AIM OF THE TASK: Extract every line of the material that holds the string "post".

====

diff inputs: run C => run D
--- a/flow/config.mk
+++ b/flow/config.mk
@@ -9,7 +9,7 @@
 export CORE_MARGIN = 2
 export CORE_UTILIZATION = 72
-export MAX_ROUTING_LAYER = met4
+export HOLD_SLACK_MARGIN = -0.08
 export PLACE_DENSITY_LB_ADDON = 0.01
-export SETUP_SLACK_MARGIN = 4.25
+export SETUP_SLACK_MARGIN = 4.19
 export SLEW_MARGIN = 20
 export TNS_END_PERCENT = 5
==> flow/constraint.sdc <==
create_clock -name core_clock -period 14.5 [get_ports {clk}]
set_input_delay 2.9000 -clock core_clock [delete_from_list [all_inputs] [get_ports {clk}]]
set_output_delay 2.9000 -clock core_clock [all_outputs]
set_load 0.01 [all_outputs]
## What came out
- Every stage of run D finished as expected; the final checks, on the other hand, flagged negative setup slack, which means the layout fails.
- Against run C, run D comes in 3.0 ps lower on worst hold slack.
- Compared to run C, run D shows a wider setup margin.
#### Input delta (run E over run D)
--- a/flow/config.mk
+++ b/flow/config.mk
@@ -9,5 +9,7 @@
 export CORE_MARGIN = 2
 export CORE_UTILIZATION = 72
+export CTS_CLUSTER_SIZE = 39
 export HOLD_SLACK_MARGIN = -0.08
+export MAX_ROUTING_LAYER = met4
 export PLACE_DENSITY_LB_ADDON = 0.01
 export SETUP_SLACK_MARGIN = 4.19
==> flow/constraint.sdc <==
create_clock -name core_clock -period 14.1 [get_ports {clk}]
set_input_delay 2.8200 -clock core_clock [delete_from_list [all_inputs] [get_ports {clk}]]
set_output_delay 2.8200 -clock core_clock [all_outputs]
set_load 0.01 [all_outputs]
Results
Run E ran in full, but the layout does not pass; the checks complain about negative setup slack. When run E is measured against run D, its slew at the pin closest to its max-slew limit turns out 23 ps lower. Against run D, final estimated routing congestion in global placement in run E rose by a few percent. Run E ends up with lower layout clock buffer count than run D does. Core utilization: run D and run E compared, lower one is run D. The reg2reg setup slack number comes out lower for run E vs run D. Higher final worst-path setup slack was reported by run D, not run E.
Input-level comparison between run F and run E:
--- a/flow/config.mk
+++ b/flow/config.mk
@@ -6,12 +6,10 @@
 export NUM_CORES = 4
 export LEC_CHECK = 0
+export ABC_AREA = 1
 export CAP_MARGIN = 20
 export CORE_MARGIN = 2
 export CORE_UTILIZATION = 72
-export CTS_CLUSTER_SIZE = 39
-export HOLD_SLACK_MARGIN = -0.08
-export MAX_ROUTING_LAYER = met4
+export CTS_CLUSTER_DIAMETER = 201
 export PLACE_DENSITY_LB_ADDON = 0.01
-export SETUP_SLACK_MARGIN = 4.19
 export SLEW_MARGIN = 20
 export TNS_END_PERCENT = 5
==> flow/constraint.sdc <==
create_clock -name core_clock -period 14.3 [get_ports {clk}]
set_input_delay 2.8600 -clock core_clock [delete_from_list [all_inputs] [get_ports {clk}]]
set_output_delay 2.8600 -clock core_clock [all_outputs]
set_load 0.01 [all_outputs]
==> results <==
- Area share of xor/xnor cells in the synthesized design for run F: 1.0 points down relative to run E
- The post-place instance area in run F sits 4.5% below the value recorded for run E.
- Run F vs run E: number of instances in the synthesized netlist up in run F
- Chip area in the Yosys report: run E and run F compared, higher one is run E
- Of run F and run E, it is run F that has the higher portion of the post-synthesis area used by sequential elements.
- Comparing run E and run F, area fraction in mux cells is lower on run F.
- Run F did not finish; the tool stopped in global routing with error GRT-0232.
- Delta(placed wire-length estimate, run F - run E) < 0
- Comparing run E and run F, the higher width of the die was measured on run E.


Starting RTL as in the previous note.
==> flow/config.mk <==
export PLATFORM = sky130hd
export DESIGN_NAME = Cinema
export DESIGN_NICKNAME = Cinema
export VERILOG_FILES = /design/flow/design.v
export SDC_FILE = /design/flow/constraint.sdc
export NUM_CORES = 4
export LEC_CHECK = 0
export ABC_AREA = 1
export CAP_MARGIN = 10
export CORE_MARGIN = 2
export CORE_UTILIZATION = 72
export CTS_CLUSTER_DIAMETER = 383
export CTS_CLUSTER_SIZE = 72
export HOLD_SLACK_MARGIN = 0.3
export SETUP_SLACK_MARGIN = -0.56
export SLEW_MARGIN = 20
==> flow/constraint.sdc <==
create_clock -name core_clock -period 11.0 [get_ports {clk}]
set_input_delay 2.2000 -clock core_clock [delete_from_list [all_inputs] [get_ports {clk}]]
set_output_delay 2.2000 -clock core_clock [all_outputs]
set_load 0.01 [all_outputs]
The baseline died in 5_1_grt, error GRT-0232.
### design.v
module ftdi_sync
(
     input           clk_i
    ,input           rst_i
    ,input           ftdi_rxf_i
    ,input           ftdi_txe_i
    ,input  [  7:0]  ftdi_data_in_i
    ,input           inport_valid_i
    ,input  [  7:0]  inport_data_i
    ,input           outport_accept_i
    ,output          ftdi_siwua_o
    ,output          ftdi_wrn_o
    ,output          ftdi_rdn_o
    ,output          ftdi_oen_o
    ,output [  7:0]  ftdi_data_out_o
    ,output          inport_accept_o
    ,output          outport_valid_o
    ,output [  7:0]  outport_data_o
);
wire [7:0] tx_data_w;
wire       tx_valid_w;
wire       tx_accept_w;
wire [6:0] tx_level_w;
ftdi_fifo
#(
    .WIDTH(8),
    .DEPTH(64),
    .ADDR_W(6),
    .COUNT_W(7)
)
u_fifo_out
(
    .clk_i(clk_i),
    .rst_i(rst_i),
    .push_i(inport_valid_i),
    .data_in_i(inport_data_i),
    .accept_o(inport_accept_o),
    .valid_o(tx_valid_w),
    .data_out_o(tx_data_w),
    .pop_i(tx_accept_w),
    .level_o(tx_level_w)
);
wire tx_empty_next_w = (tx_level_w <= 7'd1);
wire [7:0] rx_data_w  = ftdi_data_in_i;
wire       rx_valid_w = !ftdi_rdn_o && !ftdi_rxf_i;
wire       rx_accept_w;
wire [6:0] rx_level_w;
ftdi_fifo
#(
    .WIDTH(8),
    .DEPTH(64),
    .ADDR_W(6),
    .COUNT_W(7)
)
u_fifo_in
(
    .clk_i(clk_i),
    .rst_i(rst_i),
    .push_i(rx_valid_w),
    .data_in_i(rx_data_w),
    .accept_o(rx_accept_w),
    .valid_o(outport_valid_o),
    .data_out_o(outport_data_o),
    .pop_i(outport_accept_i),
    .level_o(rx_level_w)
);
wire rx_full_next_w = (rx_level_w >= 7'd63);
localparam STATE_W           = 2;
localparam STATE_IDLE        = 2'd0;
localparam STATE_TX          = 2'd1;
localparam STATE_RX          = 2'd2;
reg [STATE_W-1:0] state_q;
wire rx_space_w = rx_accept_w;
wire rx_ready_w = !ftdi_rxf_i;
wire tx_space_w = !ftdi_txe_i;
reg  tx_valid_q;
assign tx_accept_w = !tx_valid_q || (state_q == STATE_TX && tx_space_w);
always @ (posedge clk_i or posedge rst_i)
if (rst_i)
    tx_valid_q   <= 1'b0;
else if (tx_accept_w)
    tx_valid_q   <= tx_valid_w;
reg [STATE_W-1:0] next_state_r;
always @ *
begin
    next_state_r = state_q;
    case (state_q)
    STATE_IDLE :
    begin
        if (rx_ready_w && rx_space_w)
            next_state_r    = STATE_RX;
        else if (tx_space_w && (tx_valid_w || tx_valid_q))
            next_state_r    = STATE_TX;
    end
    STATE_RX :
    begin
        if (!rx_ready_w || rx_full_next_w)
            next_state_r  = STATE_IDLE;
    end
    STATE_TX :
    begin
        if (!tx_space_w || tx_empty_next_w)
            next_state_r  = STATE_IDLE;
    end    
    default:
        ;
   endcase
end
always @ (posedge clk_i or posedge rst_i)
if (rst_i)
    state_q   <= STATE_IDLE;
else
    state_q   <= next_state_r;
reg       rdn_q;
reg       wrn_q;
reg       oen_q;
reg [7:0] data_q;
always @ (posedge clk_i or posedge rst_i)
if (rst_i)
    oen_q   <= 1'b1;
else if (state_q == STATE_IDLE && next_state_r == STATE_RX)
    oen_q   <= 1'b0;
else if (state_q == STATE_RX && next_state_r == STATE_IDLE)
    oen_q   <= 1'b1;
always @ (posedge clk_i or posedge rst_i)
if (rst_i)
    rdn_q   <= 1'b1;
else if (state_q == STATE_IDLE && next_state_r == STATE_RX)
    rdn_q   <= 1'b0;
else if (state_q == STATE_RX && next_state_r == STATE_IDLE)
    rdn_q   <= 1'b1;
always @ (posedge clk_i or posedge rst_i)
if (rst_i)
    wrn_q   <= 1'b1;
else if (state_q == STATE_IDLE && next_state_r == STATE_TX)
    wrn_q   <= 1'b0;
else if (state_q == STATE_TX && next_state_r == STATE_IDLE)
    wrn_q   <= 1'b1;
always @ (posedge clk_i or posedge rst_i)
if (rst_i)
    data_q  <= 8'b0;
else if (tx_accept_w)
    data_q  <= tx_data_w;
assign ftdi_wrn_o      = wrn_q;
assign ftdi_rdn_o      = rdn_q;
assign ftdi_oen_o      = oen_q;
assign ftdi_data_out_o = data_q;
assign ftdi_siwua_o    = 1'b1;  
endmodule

====

ANSWER:
- The post-place instance area in run F sits 4.5% below the value recorded for run E.
- Of run F and run E, it is run F that has the higher portion of the post-synthesis area used by sequential elements.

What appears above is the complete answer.